ALDH家族被报道参与肿瘤复发、转移及耐药。以往研究表明细胞浆型ALDH是决定ALDH活性与功能的主要因素，而对线粒体型ALDH2的肿瘤生物学角色尚不清楚。我们前期结果表明，微管蛋白抑制剂（TI）耐药细胞干性特征增强，ALDH活性增加，且ALDH2表达明显增高；沉默ALDH2或靶向抑制后，ALDH活性显著下降、耐药能力减弱、干性特征消失，提示ALDH2在TI耐药过程的关键作用。此外，对其表达调控机制研究发现，DNA甲基化和组蛋白修饰扮演着重要角色。然而，关于它的确切失调机制，在耐药过程中的角色，以及靶向干预的治疗价值还需进一步阐明。为此，本课题拟采用多种技术手段：1）阐明ALDH2在耐药细胞的失调机制，并揭示ALDH2在干性维持及其所介导的TI耐药中的角色特点，以期阐释肿瘤耐药的发生发展过程；2）探索靶向干预ALDH2对TI耐药逆转作用的影响，为靶向逆转肿瘤耐药策略提供新途径。

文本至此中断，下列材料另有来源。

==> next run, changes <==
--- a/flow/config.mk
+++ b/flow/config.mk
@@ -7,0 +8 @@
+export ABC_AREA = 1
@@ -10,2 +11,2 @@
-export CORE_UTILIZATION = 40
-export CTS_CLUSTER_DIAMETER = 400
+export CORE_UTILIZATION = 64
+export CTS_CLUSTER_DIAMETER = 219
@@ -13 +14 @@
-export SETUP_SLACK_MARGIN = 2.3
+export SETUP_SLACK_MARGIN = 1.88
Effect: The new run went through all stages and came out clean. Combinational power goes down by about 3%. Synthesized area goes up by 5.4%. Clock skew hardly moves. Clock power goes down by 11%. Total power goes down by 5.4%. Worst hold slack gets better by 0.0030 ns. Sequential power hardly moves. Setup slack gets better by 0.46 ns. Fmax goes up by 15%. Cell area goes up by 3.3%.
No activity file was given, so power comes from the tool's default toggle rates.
// unified_computing_system
module unified_computing_system (
    input      [15:0] d_a,           
    input      [15:0] d_b,           
    input      [1:0]  op_code,       
    input             clk,
    input             rstn,
    input             en_a,           
    input             en_b,           
    input             en_result,      
    input             cin,            
    input             bin,            
    output reg [31:0] result,         
    output reg [15:0] remainder,      
    output reg        cout,           
    output reg        bout,           
    output reg        overflow_flag,  
    output reg        error_flag      
);
    wire [15:0] q_a;            
    wire [15:0] q_b;            
    wire [15:0] sum_result;
    wire        sum_cout;
    wire [15:0] diff_result;
    wire        diff_bout;
    wire [31:0] product_result;
    wire [15:0] quotient_result;
    wire [15:0] remainder_result;
    reg [31:0] temp_result;
    reg [15:0] temp_remainder;
    reg        temp_cout;
    reg        temp_bout;
    reg        temp_overflow;
    reg        temp_error;
    dff_16bit register_a_inst (
        .d   (d_a),
        .clk (clk),
        .rstn(rstn),
        .en  (en_a),
        .q   (q_a)
    );
    dff_16bit register_b_inst (
        .d   (d_b),
        .clk (clk),
        .rstn(rstn),
        .en  (en_b),
        .q   (q_b)
    );
    adder_16bits adder_inst (
        .a   (q_a),
        .b   (q_b),
        .cin (cin),
        .sum (sum_result),
        .cout(sum_cout)
    );
    subtractor_16bits subtractor_inst (
        .a    (q_a),
  ...
Size in the first run: about 84 flip-flops, roughly 93 I/O pins.
==> flow/config.mk <==
export PLATFORM = sky130hd
export DESIGN_NAME = unified_computing_system
export DESIGN_NICKNAME = unified_computing_system
export VERILOG_FILES = /design/flow/design.v
export SDC_FILE = /design/flow/constraint.sdc
export NUM_CORES = 4
export LEC_CHECK = 0
export CAP_MARGIN = 0
export CORE_ASPECT_RATIO = 0.72
export CORE_MARGIN = 2
export CORE_UTILIZATION = 72
export CTS_CLUSTER_DIAMETER = 203
export CTS_CLUSTER_SIZE = 78
export SETUP_SLACK_MARGIN = 3.33
export SLEW_MARGIN = 20
==> flow/constraint.sdc <==
create_clock -name core_clock -period 14.1 [get_ports {clk}]
set_input_delay 2.8200 -clock core_clock [delete_from_list [all_inputs] [get_ports {clk}]]
set_output_delay 2.8200 -clock core_clock [all_outputs]
set_load 0.01 [all_outputs]
run.sh (not shown) runs the stock make flow with config.mk's settings and CLKGATE_MAP_FILE=.
The baseline ended with an error in 4_1_cts.
Rerun with:
==> flow/config.mk (replaced) <==
export PLATFORM = sky130hd
export DESIGN_NAME = unified_computing_system
export DESIGN_NICKNAME = unified_computing_system
export VERILOG_FILES = /design/flow/design.v
export SDC_FILE = /design/flow/constraint.sdc
export NUM_CORES = 4
export LEC_CHECK = 0
export CAP_MARGIN = 20
export CORE_MARGIN = 2
export CORE_UTILIZATION = 40
export SLEW_MARGIN = 20
==> flow/constraint.sdc (replaced) <==
create_clock -name core_clock -period 26.0 [get_ports {clk}]
set_input_delay 5.2000 -clock core_clock [delete_from_list [all_inputs] [get_ports {clk}]]
set_output_delay 5.2000 -clock core_clock [all_outputs]
set_load 0.01 [all_outputs]
Effect: The new run finished clean. Area after synthesis stays the same. Die size rises by about 80%. Synthesized cell count is unchanged.
Rerun with:
--- a/flow/config.mk
+++ b/flow/config.mk
@@ -6,6 +6,13 @@
 export NUM_CORES = 4
 export LEC_CHECK = 0
+export ABC_AREA = 1
 export CAP_MARGIN = 20
+export CORE_ASPECT_RATIO = 1.91
 export CORE_MARGIN = 2
-export CORE_UTILIZATION = 40
-export SLEW_MARGIN = 20
+export CORE_UTILIZATION = 30
+export CTS_CLUSTER_DIAMETER = 396
+export CTS_CLUSTER_SIZE = 100
+export MAX_ROUTING_LAYER = met4
+export SETUP_SLACK_MARGIN = -0.83
+export SLEW_MARGIN = 5
+export TNS_END_PERCENT = 5
Effect:
- The changed run completed with no timing, DRC or antenna violations
- non-clock buffer count shrinks by 128
- wire length shrinks by about 2.7%
- die area grows by 40%
- setup slack gains 790 ps
- worst hold slack gains 8.5 ps
- first-iteration DRC count shrinks by about 46%
Rerun with:
==> flow/config.mk (replaced) <==
export PLATFORM = sky130hd
export DESIGN_NAME = unified_computing_system
export DESIGN_NICKNAME = unified_computing_system
export VERILOG_FILES = /design/flow/design.v
export SDC_FILE = /design/flow/constraint.sdc
export NUM_CORES = 4
export LEC_CHECK = 0
export CAP_MARGIN = 20
export CORE_MARGIN = 2
export CORE_UTILIZATION = 12
export SLEW_MARGIN = 20
==> flow/constraint.sdc (replaced) <==
create_clock -name core_clock -period 33.5 [get_ports {clk}]
set_input_delay 6.7000 -clock core_clock [delete_from_list [all_inputs] [get_ports {clk}]]
set_output_delay 6.7000 -clock core_clock [all_outputs]
set_load 0.01 [all_outputs]
=> Critical path depth drops by 105. Clock-buffer cell count drops by 4. Die size climbs by 130%. First-iteration DRC count climbs by 57%. Final area drops by 2.8%. Wire length climbs by 2.7%. Global-route usage drops by 12 points. Register-to-register slack gets better by 950 ps. Clock skew stays flat.
==> job 7781 <==
==> flow/design.v <==
`timescale 1ns / 1ps
module CORDICROT
#(	parameter   ODAT_W	= 16,
	parameter   SHIFT		= 1)
(
	input	Clk_i,
	input	Rst_i,
	input	signed  [ODAT_W-1:0]	X_i,
	input	signed  [ODAT_W-1:0]	Y_i,
	input	Val_i,
	input	Sign_i,
	output	reg	signed	[ODAT_W-1:0]	X_o,
	output	reg	signed	[ODAT_W-1:0]	Y_o,
	output	reg	Val_o
);
    wire    [ODAT_W-1:0]    shiftedInX;
    wire    [ODAT_W-1:0]    shiftedInY;
    assign  shiftedInX    =   X_i >>> SHIFT;
    assign  shiftedInY    =   Y_i >>> SHIFT;
always @(posedge Clk_i) begin
    if (Rst_i) begin
        Val_o	<= 1'b0;
    end else if	(Val_i)	begin
        Val_o	<= Val_i;
    end	else	begin
		Val_o	<=	1'b0;
	end
end
always @(posedge Clk_i) begin
    if (Rst_i) begin
        X_o   <= {ODAT_W{1'b0}};
        Y_o   <= {ODAT_W{1'b0}};
    end else if (Val_i) begin
        if (Sign_i) begin
            X_o   <= X_i + shiftedInY;
            Y_o   <= Y_i - shiftedInX; 
        end else begin
            X_o   <= X_i - shiftedInY;
            Y_o   <= Y_i + shiftedInX;
        end
    end
end
endmodule
module CORDICNCO (
    clk_i,
    rst_i,
    val_i,
    phase_inc_i,
    cos_o,
    sin_o,
    val_o
    );
    parameter                   ODAT_W              = 16;
    parameter                   P_INC_W             = 16;
    parameter                   ITER_NUM            = 16;
    parameter                   EN_SIN_N            = 0;
    localparam  [P_INC_W-1:0]   ANGLE_270_DEGREE    = 3<<(P_INC_W-2);
    localparam  [P_INC_W-1:0]   ANGLE_180_DEGREE    = 1<<(P_INC_W-1);
    localparam  [P_INC_W-1:0]   ANGLE_90_DEGREE     = 1<<(P_INC_W-2);
    localparam [15:0] INIT_VALUE = 16'h4CCC;
    input                           clk_i;
    input                           rst_i;
    input                           val_i;
    input           [P_INC_W-1:0]   phase_inc_i;
    output  reg     [ODAT_W-1:0]    cos_o;
    output  reg     [ODAT_W-1:0]    sin_o;
    output  reg                     val_o;
    wire    [P_INC_W-1:0]           precompAngle[ODAT_W-1:0];
    wire    [ODAT_W-1:0]            x_pipe[ITER_NUM:0];
    wire    [ODAT_W-1:0]            y_pipe[ITER_NUM:0];
    wire    [ITER_NUM:0]            val_pipe;
    reg     [P_INC_W-1:0]           phase_diff_pipe[ITER_NUM-1:0];
    reg     [1:0]                   sc_sign_pipe[ITER_NUM-1:0];
    reg     [P_INC_W-1:0]           phase_accumulator;
    reg     [P_INC_W-1:0]           current_phase;
    reg     [1:0]                   sc_sign_prev;
    reg     [1:0]                   sc_sign;
    reg     [2:0]                   val_sr;
    genvar  g;
    integer i;
    assign  x_pipe[0]   = INIT_VALUE;
    assign  y_pipe[0]   = INIT_VALUE;
    assign  val_pipe[0] = val_sr[2];
always @(posedge clk_i or posedge rst_i) begin
    if (rst_i) begin
        phase_accumulator   <= {P_INC_W{1'b0}};
    end else if (val_i) begin
        phase_accumulator   <= phase_accumulator + phase_inc_i;
    end
end
assign precompAngle [0] = 16'd8190;   
assign precompAngle [1] = 16'd4834;    
assign precompAngle [2] = 16'd2554;    
assign precompAngle [3] = 16'd1296;    
assign precompAngle [4] = 16'd650;     
assign precompAngle [5] = 16'd325;     
assign precompAngle [6] = 16'd162;     
assign precompAngle [7] = 16'd81;     
assign precompAngle [8] = 16'd40;      
assign precompAngle [9] = 16'd20;      
assign precompAngle [10] = 16'd10;     
assign precompAngle [11] = 16'd5;      
assign precompAngle [12] = 16'd2;      
assign precompAngle [13] = 16'd1;      
assign precompAngle [14] = 16'd0;      
assign precompAngle [15] = 16'd0;      
always @(posedge clk_i or posedge rst_i) begin
    if (rst_i) begin
        current_phase   <= {P_INC_W{1'b0}};
        sc_sign         <= 2'b0;
    end else begin
        if (phase_accumulator > ANGLE_270_DEGREE) begin
            current_phase   <= {P_INC_W{1'b0}} - phase_accumulator;
            sc_sign         <= 2'b10;
        end else if (phase_accumulator > ANGLE_180_DEGREE) begin
            current_phase   <= phase_accumulator - ANGLE_180_DEGREE;
            sc_sign         <= 2'b11;
        end else if (phase_accumulator > ANGLE_90_DEGREE) begin
            current_phase   <= ANGLE_180_DEGREE - phase_accumulator;
            sc_sign         <= 2'b01;
        end else begin
            current_phase   <= phase_accumulator;
            sc_sign         <= 2'b00;
        end
    end
end
always @(posedge clk_i or posedge rst_i) begin
    if (rst_i) begin
        val_sr <= 3'b0;
    end else begin
        val_sr <= {val_sr[1:0], val_i};
    end
end
always @(posedge clk_i) begin
    phase_diff_pipe[0]  <= current_phase - precompAngle[0];
    sc_sign_pipe[0]     <= sc_sign;
    for(i=1; i<ITER_NUM; i=i+1) begin
        sc_sign_pipe[i] <= sc_sign_pipe[i-1];
        if (phase_diff_pipe[i-1][P_INC_W-1]) begin
            phase_diff_pipe[i] <= phase_diff_pipe[i-1] + precompAngle[i];
        end else begin
            phase_diff_pipe[i] <= phase_diff_pipe[i-1] - precompAngle[i];
        end
    end
end
generate
    for (g = 0; g < ITER_NUM; g = g + 1) begin : cordic_pipe
        CORDICROT #(
            .ODAT_W     (ODAT_W),
            .SHIFT      (g+1)
        ) cordic_rotation_inst (
            .Clk_i      (clk_i),
            .Rst_i      (rst_i),
            .X_i        (x_pipe[g]),
            .Y_i        (y_pipe[g]),
            .Val_i      (val_pipe[g]),
            .Sign_i     (phase_diff_pipe[g][P_INC_W-1]),
            .X_o        (x_pipe[g+1]),
            .Y_o        (y_pipe[g+1]),
            .Val_o      (val_pipe[g+1])
            );
    end
endgenerate
generate 
    if (EN_SIN_N) begin
        always @(posedge clk_i or posedge rst_i) begin
            if (rst_i) begin
                sin_o       <= {ODAT_W{1'b0}};
            end else begin
                if (sc_sign_prev[1]) begin
                    sin_o   <=  y_pipe[ITER_NUM];
                end else begin
                    sin_o   <= ~y_pipe[ITER_NUM] + {{(ODAT_W-1){1'b0}}, 1'b1};
                end
            end
        end
    end else begin
        always @(posedge clk_i or posedge rst_i) begin
            if (rst_i) begin
                sin_o       <= {ODAT_W{1'b0}};
            end else begin
                if (sc_sign_prev[1]) begin
                    sin_o   <= ~y_pipe[ITER_NUM] + {{(ODAT_W-1){1'b0}}, 1'b1};
                end else begin
                    sin_o   <=  y_pipe[ITER_NUM];
                end
            end
        end
    end
endgenerate
always @(posedge clk_i or posedge rst_i) begin
    if (rst_i) begin
        cos_o           <= {ODAT_W{1'b0}};
        sc_sign_prev    <= 2'b0;
        val_o           <= 1'b0;
    end else begin
        if (sc_sign_prev[0]) begin
            cos_o   <= ~x_pipe[ITER_NUM] + {{(ODAT_W-1){1'b0}}, 1'b1};
        end else begin
            cos_o   <= x_pipe[ITER_NUM];
        end
        sc_sign_prev    <= sc_sign_pipe[ITER_NUM-1];
        val_o           <= val_pipe[ITER_NUM];
    end
end
endmodule
==> flow/run.sh <==
#!/bin/bash
# the make line also repeats each setting of config.mk as NAME=value (left out here)
make -C /OpenROAD-flow-scripts/flow DESIGN_CONFIG=/design/flow/config.mk WORK_HOME=/design/flow/orfs CLKGATE_MAP_FILE= finish
==> flow/config.mk <==
export PLATFORM = sky130hd
export DESIGN_NAME = CORDICNCO
export DESIGN_NICKNAME = CORDICNCO
export VERILOG_FILES = /design/flow/design.v
export SDC_FILE = /design/flow/constraint.sdc
export NUM_CORES = 4
export LEC_CHECK = 0
export CAP_MARGIN = 20
export CORE_MARGIN = 2
export CORE_UTILIZATION = 40
export SLEW_MARGIN = 20
==> flow/constraint.sdc <==
create_clock -name core_clock -period 3.81 [get_ports {clk_i}]
set_input_delay 0.7620 -clock core_clock [delete_from_list [all_inputs] [get_ports {clk_i}]]
set_output_delay 0.7620 -clock core_clock [all_outputs]
set_load 0.01 [all_outputs]
==> inputs of job 1777, as changes to job 7781 <==
ABC_AREA = 1   (was unset)
CAP_MARGIN = 15   (was 20)
CELL_PAD_IN_SITES_GLOBAL_PLACEMENT = 0   (was unset)
CORE_UTILIZATION = 72   (was 40)
CTS_CLUSTER_DIAMETER = 60   (was unset)
CTS_CLUSTER_SIZE = 24   (was unset)
GPL_ROUTABILITY_DRIVEN = 1   (was unset)
MAX_ROUTING_LAYER = met4   (was unset)
PLACE_DENSITY_LB_ADDON = 0.04   (was unset)
SETUP_SLACK_MARGIN = 0.74   (was unset)
SLEW_MARGIN = 15   (was 20)
TNS_END_PERCENT = 85   (was unset)
==> flow/constraint.sdc (replaced) <==
create_clock -name core_clock -period 2.5 [get_ports {clk_i}]
set_input_delay 0.5000 -clock core_clock [delete_from_list [all_inputs] [get_ports {clk_i}]]
set_output_delay 0.5000 -clock core_clock [all_outputs]
set_load 0.01 [all_outputs]
==> impl_metrics.tcl <==
# yosys + openroad results
set metrics [dict create \
    first-error "[ERROR GRT-0232] Routing congestion too high. Check the congestion heatmap in the GUI." \
    lastStage "5_1_grt" \
    status "stopped before the end" \
    cts_resized 1230 \
    synth_area_um2 60500 \
    compound_area_share_pct 17.1 \
    numCtsBuffers 73 \
]
-- figures above: job 1777

==> impl_metrics.tcl <==
# place-and-route summary
set metrics [dict create \
    status "finished clean" \
    logic_area_um2 38600 \
    slowest_stage "or4_1" \
    synth_area_um2 57200 \
    cts_resized 0 \
    compound_area_share_pct 20.1 \
    numCtsBuffers 94 \
]
-- figures above: job 7781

化疗作为非小细胞肺癌（NSCLC）治疗的主要方式，其耐药现象频现严重影响患者的生存期。探寻化疗耐药的分子机制，发现新的耐药靶点和治疗药物，成为一个亟待解决的难题。本研究从分子、细胞和动物水平，探究乙醛脱氢酶2（ALDH2）在化疗耐药中作用、表观遗传调控机制以及基于调控机制基础上的逆转化疗耐药的策略，旨在为阐明肺癌化疗耐药机制，发现新的耐药逆转策略提供药理学基础。主要研究结果如下：.1. ALDH2在肺癌PTX耐药过程中的作用及表观调控机制.与亲本细胞相比，PTX耐药细胞的干性相关通路富集。生物学确证研究发现PTX耐药细胞干细胞转录因子表达增加，干性生物学特征显著增强，ALDH活性显著增高，且发现在ALDH亚型中以ALDH2表达变化最为明显。进一步研究发现在亲本细胞中过表达ALDH2，PTX敏感性减弱，肿瘤恶性生物学特性增加。在耐药细胞中敲低ALDH2，PTX敏感性增强，肿瘤恶性生物学特性减弱。表达调控机制研究发现核转录因子Y亚基α（NFYA）转录激活ALDH2，而常染色质组蛋白赖氨酸甲基转移酶2（EHMT2）转录抑制ALDH2，抑制EHMT2和同时过表达NFYA对ALDH2的调控具有协同作用。综上所述，ALDH2与肺癌PTX耐药相关，ALDH2表达水平受到转录因子NFYA和表观调控酶EHMT2的协同调控。.2. 靶向干预EHMT2/NFYA/ALDH2信号轴逆转肺癌PTX耐药作用及机制.ALDH2抑制剂异黄酮苷（DZN）或双硫仑（DSF）联用PTX显著增加耐药细胞对PTX的敏感性，抑制NCI-H460/PTX异位荷瘤小鼠肿瘤生长，逆转PTX耐药。表观遗传酶EHMT2的反向调控酶JMJD的抑制剂JIB04下调ALDH2，与PTX联用增加PTX耐药细胞对PTX的敏感性，抑制NCI-H460/PTX异位荷瘤裸鼠肿瘤生长，逆转PTX耐药。.综上所述，研究发现ALDH2在肺癌耐药细胞中表达失调并参与肺癌耐药进程，并首次揭示表观调控酶/转录因子的协同调控机制对ALDH2表达调控的影响。此外，我们还发现小分子化合物可通过多种方式实现对ALDH2表达的调控，逆转肺癌耐药。本研究为阐明肺癌耐药的新机制，并为探索新的逆转策略提供了药理依据。